### Input data
########################################
**config.mk**
```make
export PLATFORM = sky130hd
export DESIGN_NAME = remote_comm
export DESIGN_NICKNAME = d
export VERILOG_FILES = /design/src/rtl/remote_comm_pkg.sv /design/src/rtl/remote_comm_uart_xcvr.sv /design/src/rtl/remote_comm.sv
export SDC_FILE = /design/constraint.sdc
export NUM_CORES = 1
export LEC_CHECK = 0
export CAP_MARGIN = 20
export CORE_ASPECT_RATIO = 0.75
export CORE_MARGIN = 2
export CORE_UTILIZATION = 55
export DETAILED_ROUTE_END_ITERATION = 8
export GPL_TIMING_DRIVEN = 0
export PLACE_DENSITY = 0.87
export SYNTH_ARGS = -nofsm -noshare
export SYNTH_HDL_FRONTEND = slang
export SYNTH_SLANG_ARGS = --single-unit
```
**constraint.sdc**
```tcl
create_clock -name clk -period 6.3 [get_ports clk]
set_input_delay 1.575 -clock clk [delete_from_list [all_inputs] [get_ports clk]]
set_output_delay 1.575 -clock clk [all_outputs]
set_load 0.02 [all_outputs]
```
**src/rtl/remote_comm_pkg.sv**
```systemverilog
// rtl/remote_comm_pkg.sv - shared constants, FSM state type and command helpers for remote_comm
package remote_comm_pkg;

    localparam int DEFAULT_BAUD_DIV = 434;

    localparam logic [7:0]  POS_ACK  = 8'hA5;
    localparam logic [15:0] CAL_GYRO = 16'h2000;
    localparam logic [3:0]  OP_MOVE  = 4'h4;

    typedef enum logic [1:0] {
        IDLE    = 2'd0,
        SEND_HI = 2'd1,
        SEND_LO = 2'd2
    } tx_state_e;

    // Move command: opcode[15:12], heading[11:4], squares[3:0]
    function automatic logic [15:0] move_cmd(input logic [7:0] heading, input logic [3:0] squares);
        return {OP_MOVE, heading, squares};
    endfunction

endpackage

```
**src/rtl/remote_comm_uart_xcvr.sv**
```systemverilog
// rtl/remote_comm_uart_xcvr.sv - 8N1 UART transmitter and receiver with trmt/tx_done and rdy/clr_rdy handshakes
module uart_xcvr
    import remote_comm_pkg::*;
#(
    parameter int BAUD_DIV = DEFAULT_BAUD_DIV
) (
    input  logic       clk,
    input  logic       rst_n,
    input  logic       rx_i,
    output logic       tx_o,
    input  logic       trmt_i,
    input  logic [7:0] tx_data_i,
    output logic       tx_done_o,
    input  logic       clr_rdy_i,
    output logic       rdy_o,
    output logic [7:0] rx_data_o
);

    localparam int CW = $clog2(BAUD_DIV + BAUD_DIV / 2);
    localparam logic [CW-1:0] BIT_LAST     = CW'(BAUD_DIV - 1);
    localparam logic [CW-1:0] FIRST_SAMPLE = CW'(BAUD_DIV + BAUD_DIV / 2 - 1);

    logic [9:0]    tx_shift_q;
    logic [CW-1:0] tx_baud_q;
    logic [3:0]    tx_bit_q;
    logic          tx_busy_q;

    assign tx_o      = tx_shift_q[0];
    assign tx_done_o = tx_busy_q && (tx_bit_q == 4'd9) && (tx_baud_q == BIT_LAST);

    // A trmt on the last stop-bit cycle reloads the shifter, giving back-to-back frames.
    always_ff @(posedge clk or negedge rst_n) begin
        if (!rst_n) begin
            tx_shift_q <= '1;
            tx_baud_q  <= '0;
            tx_bit_q   <= '0;
            tx_busy_q  <= 1'b0;
        end else if (trmt_i) begin
            tx_shift_q <= {1'b1, tx_data_i, 1'b0};
            tx_baud_q  <= '0;
            tx_bit_q   <= '0;
            tx_busy_q  <= 1'b1;
        end else if (tx_busy_q) begin
            if (tx_baud_q == BIT_LAST) begin
                tx_baud_q  <= '0;
                tx_shift_q <= {1'b1, tx_shift_q[9:1]};
                tx_bit_q   <= tx_bit_q + 4'd1;
                if (tx_done_o) tx_busy_q <= 1'b0;
            end else begin
                tx_baud_q <= tx_baud_q + CW'(1);
            end
        end
    end

    logic [1:0]    rx_sync_q;
    logic          rx_prev_q;
    logic          rx_busy_q;
    logic [CW-1:0] rx_cnt_q;
    logic [3:0]    rx_bit_q;
    logic [7:0]    rx_shift_q;
    logic [7:0]    rx_data_q;
    logic          rdy_q;
    logic          rx_s;

    assign rx_s      = rx_sync_q[1];
    assign rdy_o     = rdy_q;
    assign rx_data_o = rx_data_q;

    // The start-bit sample point is skipped: the first sample lands mid data bit 0.
    always_ff @(posedge clk or negedge rst_n) begin
        if (!rst_n) begin
            rx_sync_q  <= 2'b11;
            rx_prev_q  <= 1'b1;
            rx_busy_q  <= 1'b0;
            rx_cnt_q   <= '0;
            rx_bit_q   <= '0;
            rx_shift_q <= '0;
            rx_data_q  <= '0;
            rdy_q      <= 1'b0;
        end else begin
            rx_sync_q <= {rx_sync_q[0], rx_i};
            rx_prev_q <= rx_s;
            if (clr_rdy_i) rdy_q <= 1'b0;
            if (!rx_busy_q) begin
                if (rx_prev_q && !rx_s) begin
                    rx_busy_q <= 1'b1;
                    rx_cnt_q  <= FIRST_SAMPLE;
                    rx_bit_q  <= '0;
                    rdy_q     <= 1'b0;
                end
            end else if (rx_cnt_q != '0) begin
                rx_cnt_q <= rx_cnt_q - CW'(1);
            end else if (rx_bit_q == 4'd8) begin
                rx_busy_q <= 1'b0;
                rx_data_q <= rx_shift_q;
                rdy_q     <= 1'b1;
            end else begin
                rx_shift_q <= {rx_s, rx_shift_q[7:1]};
                rx_bit_q   <= rx_bit_q + 4'd1;
                rx_cnt_q   <= BIT_LAST;
            end
        end
    end

endmodule

```
**src/rtl/remote_comm.sv**
```systemverilog
// rtl/remote_comm.sv - sends a 16-bit command as two UART bytes (high first) and returns response bytes
module remote_comm
    import remote_comm_pkg::*;
#(
    parameter int BAUD_DIV = DEFAULT_BAUD_DIV
) (
    input  logic        clk,
    input  logic        rst_n,
    input  logic        RX,
    output logic        TX,
    input  logic [15:0] cmd,
    input  logic        snd_cmd,
    output logic        cmd_snt,
    output logic        resp_rdy,
    output logic [7:0]  resp
);

    tx_state_e  state_q;
    logic [7:0] lo_byte_q;
    logic       cmd_snt_q;
    logic       accept;
    logic       trmt;
    logic       tx_done;
    logic [7:0] tx_data;

    // trmt is combinational so the start bit leaves on the cycle right after the accept.
    assign accept  = (state_q == IDLE) && snd_cmd;
    assign trmt    = accept || ((state_q == SEND_HI) && tx_done);
    assign tx_data = (state_q == IDLE) ? cmd[15:8] : lo_byte_q;
    assign cmd_snt = cmd_snt_q;

    always_ff @(posedge clk or negedge rst_n) begin
        if (!rst_n) begin
            state_q   <= IDLE;
            lo_byte_q <= '0;
            cmd_snt_q <= 1'b0;
        end else begin
            case (state_q)
                IDLE: begin
                    if (snd_cmd) begin
                        lo_byte_q <= cmd[7:0];
                        cmd_snt_q <= 1'b0;
                        state_q   <= SEND_HI;
                    end
                end
                SEND_HI: if (tx_done) state_q <= SEND_LO;
                SEND_LO: begin
                    if (tx_done) begin
                        cmd_snt_q <= 1'b1;
                        state_q   <= IDLE;
                    end
                end
                default: state_q <= IDLE;
            endcase
        end
    end

    uart_xcvr #(.BAUD_DIV(BAUD_DIV)) u_xcvr (
        .clk       (clk),
        .rst_n     (rst_n),
        .rx_i      (RX),
        .tx_o      (TX),
        .trmt_i    (trmt),
        .tx_data_i (tx_data),
        .tx_done_o (tx_done),
        .clr_rdy_i (accept),
        .rdy_o     (resp_rdy),
        .rx_data_o (resp)
    );

endmodule

```
==> impl_metrics.env, run 1 <==
export IMPL_status="completed"
export IMPL_yosys_warnings=0
export IMPL_firstDrtPassIters=4
export IMPL_syn2layout_area_growth_pct=16.9
export IMPL_worstHoldPathType="flip-flop to flip-flop"
export IMPL_worst_path_max_delay_cell="clkdlybuf4s50_1"
export IMPL_yosysTopAreaCell="dfrtp_1"
export IMPL_cts_clk_slew_worst_paths_ns=0.07
export IMPL_post_place_cells=437
export IMPL_placed_area_um2=3880
export IMPL_postRouteAntennaNets=0
export IMPL_slew_viol_final=0
export IMPL_crit_fanout=10
export IMPL_synthSimpleGateAreaFrac_pct=16.5
export IMPL_regArea_um2=1770
export IMPL_finalSetupViolCount=0
export IMPL_vias=2694
export IMPL_max_slew_margin_pct=42.8
export IMPL_synthAdderAreaFrac_pct=2.52
export IMPL_cts_made_buffers=9
export IMPL_ys_ff_latch=70
export IMPL_dpl_worst_slack_ns=2.77
export IMPL_cts_hold_buf=0
export IMPL_hold_ws_ns=0.361
export IMPL_grt_use_met3_pct=6.61
export IMPL_cts_sinks=70
export IMPL_num_rows=25
export IMPL_synth_ff_type="dfrtp_1"
export IMPL_routed_wirelength_um=7290
export IMPL_timing_final_ws_setup_ns=3.08
export IMPL_final_common_cell="dfrtp_1"
export IMPL_fp_dieW_um=95.8
export IMPL_gr_total_overflow=0
export IMPL_async_flop_share_pct=100
export IMPL_netlist_top_cells_area="dfrtp_1 (42%), dfstp_2 (9.1%), mux2_2 (5.2%), mux2i_1 (3.7%), nand2_1 (3.2%)"
export IMPL_yosysSeqAreaShare_pct=50.8
export IMPL_stdcell_count=453
export IMPL_power_total_mw=1.18
export IMPL_peakVddDrop_mv=0.147
export IMPL_crit_top_cell="clkbuf_1"
export IMPL_cts_tree="yes"
export IMPL_grt_met1_usage_pct=30.6
export IMPL_startpoint_type="input port"
export IMPL_rsz0062_at_grt="no"
export IMPL_synthCells=326
export IMPL_clockBufferDepth=2
export IMPL_grt_max_degree=71
export IMPL_insertion_delay_ns=0.35
export IMPL_final_core_util_pct=65.7
export IMPL_core_area_um2=6190
export IMPL_clock_root_buffer="clkbuf_8"
export IMPL_syn_avg_cell_area_um2=10.7
export IMPL_track_usage_pct=22.5
export IMPL_gp_congestion=0.862
export IMPL_crit_path_cell_trace="clkdlybuf4s50_1 > nor3b_1 > clkbuf_1 > clkbuf_1 > nor2_1 > a22oi_1 > a22o_1"
export IMPL_fillers=450
export IMPL_cp_required_ns=6.60
export IMPL_tns_ns=0
export IMPL_use_met2_pct=36.0
export IMPL_crit_type="input port to flip-flop"
export IMPL_fin_area_um2=4070
export IMPL_drive_gt1_share_pct=16.1
export IMPL_drc=0
export IMPL_post_cts_buffers=0
export IMPL_antenna_cells=0
export IMPL_cellLeakagePower_nw=1.83
export IMPL_die_h_um=72.9
export IMPL_yosysTopAreaCellShare_pct=41.7
export IMPL_period_needed_ns=3.22
export IMPL_io_buffers=30
export IMPL_powerDensity_nw_per_um2=290
export IMPL_endpoint_kind="flip-flop"
export IMPL_synth_top_family_by_area="simple AND/OR/NAND/NOR gates"
export IMPL_ctsResizeCount=0
export IMPL_max_stage_delay_ns=0.51
export IMPL_grt_first_pass_wirelength_um=12100
export IMPL_max_cap_violations=0
export IMPL_finalHoldViolCount=0
export IMPL_synth_xor_area_share_pct=1.51
export IMPL_top_usage_layer="met2"
export IMPL_routedWlPerCell_um=16.1
export IMPL_fmax_mhz=310
export IMPL_die_area_um2=6980
export IMPL_h_tree_depth=3
export IMPL_synth_mux_area_fraction_pct=9.24
export IMPL_grt_pass1_vias=2537
export IMPL_start_util_pct=56.2
export IMPL_crit_arrival_ns=3.52
export IMPL_drtIter0Drc=174
export IMPL_synth_cell_type_count=61
export IMPL_ios=31
export IMPL_final_nets=394
export IMPL_multiInputGateArea_um2=1580
export IMPL_synth_compound_area_share_pct=15.6
export IMPL_post_dp_hpwl_um=4960
export IMPL_layout_common_cells="dfrtp_1 (58), nand2_1 (30), clkdlybuf4s50_1 (29)"
export IMPL_period_share_pct=51.1
export IMPL_synth_nets=353
export IMPL_synth_area_um2=3480
export IMPL_fin_worst_skew_ns=0.00943
export IMPL_tightest_slew_ns=0.858
export IMPL_post_drt_via_cell_ratio=5.95
export IMPL_antenna_found_initial=0
export IMPL_synth_edf_count=0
########################################
### Task to carry out
Each line in the listing above that includes "constraint" is to be copied.

### Answer for this exercise
export SDC_FILE = /design/constraint.sdc
**constraint.sdc**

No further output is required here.